▶ **PROBLEM STATEMENT**: For each line below that contains the word "constraint", return that line.

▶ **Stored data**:
## config.mk

```make
export PLATFORM = sky130hd
export DESIGN_NAME = accessCombiner_flat
export DESIGN_NICKNAME = d
export VERILOG_FILES = /design/src/lsuPkg.sv /design/src/lsuIfs.sv /design/src/accessCombiner.sv /design/src/flat_wrapper.sv
export VERILOG_INCLUDE_DIRS = /design/src
export SDC_FILE = /design/constraint.sdc
export NUM_CORES = 1
export LEC_CHECK = 0
export BUFFER_PORTS_ARGS = -buffer_cell sky130_fd_sc_hd__buf_4
export CAP_MARGIN = 15
export CORE_AREA = 2 2 92 94
export DETAILED_ROUTE_END_ITERATION = 16
export DIE_AREA = 0 0 94 96
export SETUP_SLACK_MARGIN = 0.02
export SLEW_MARGIN = 20
export SYNTH_ARGS = -nofsm -noshare
export SYNTH_HDL_FRONTEND = slang
export SYNTH_SLANG_ARGS = --single-unit
```

## constraint.sdc

```tcl
create_clock -name vclk -period 3.9
set_input_delay 1.17 -clock vclk [all_inputs]
set_output_delay 1.17 -clock vclk [all_outputs]
set_load 0.05 [all_outputs]
```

▶ **EXERCISE OUTPUT**:
export SDC_FILE = /design/constraint.sdc
## constraint.sdc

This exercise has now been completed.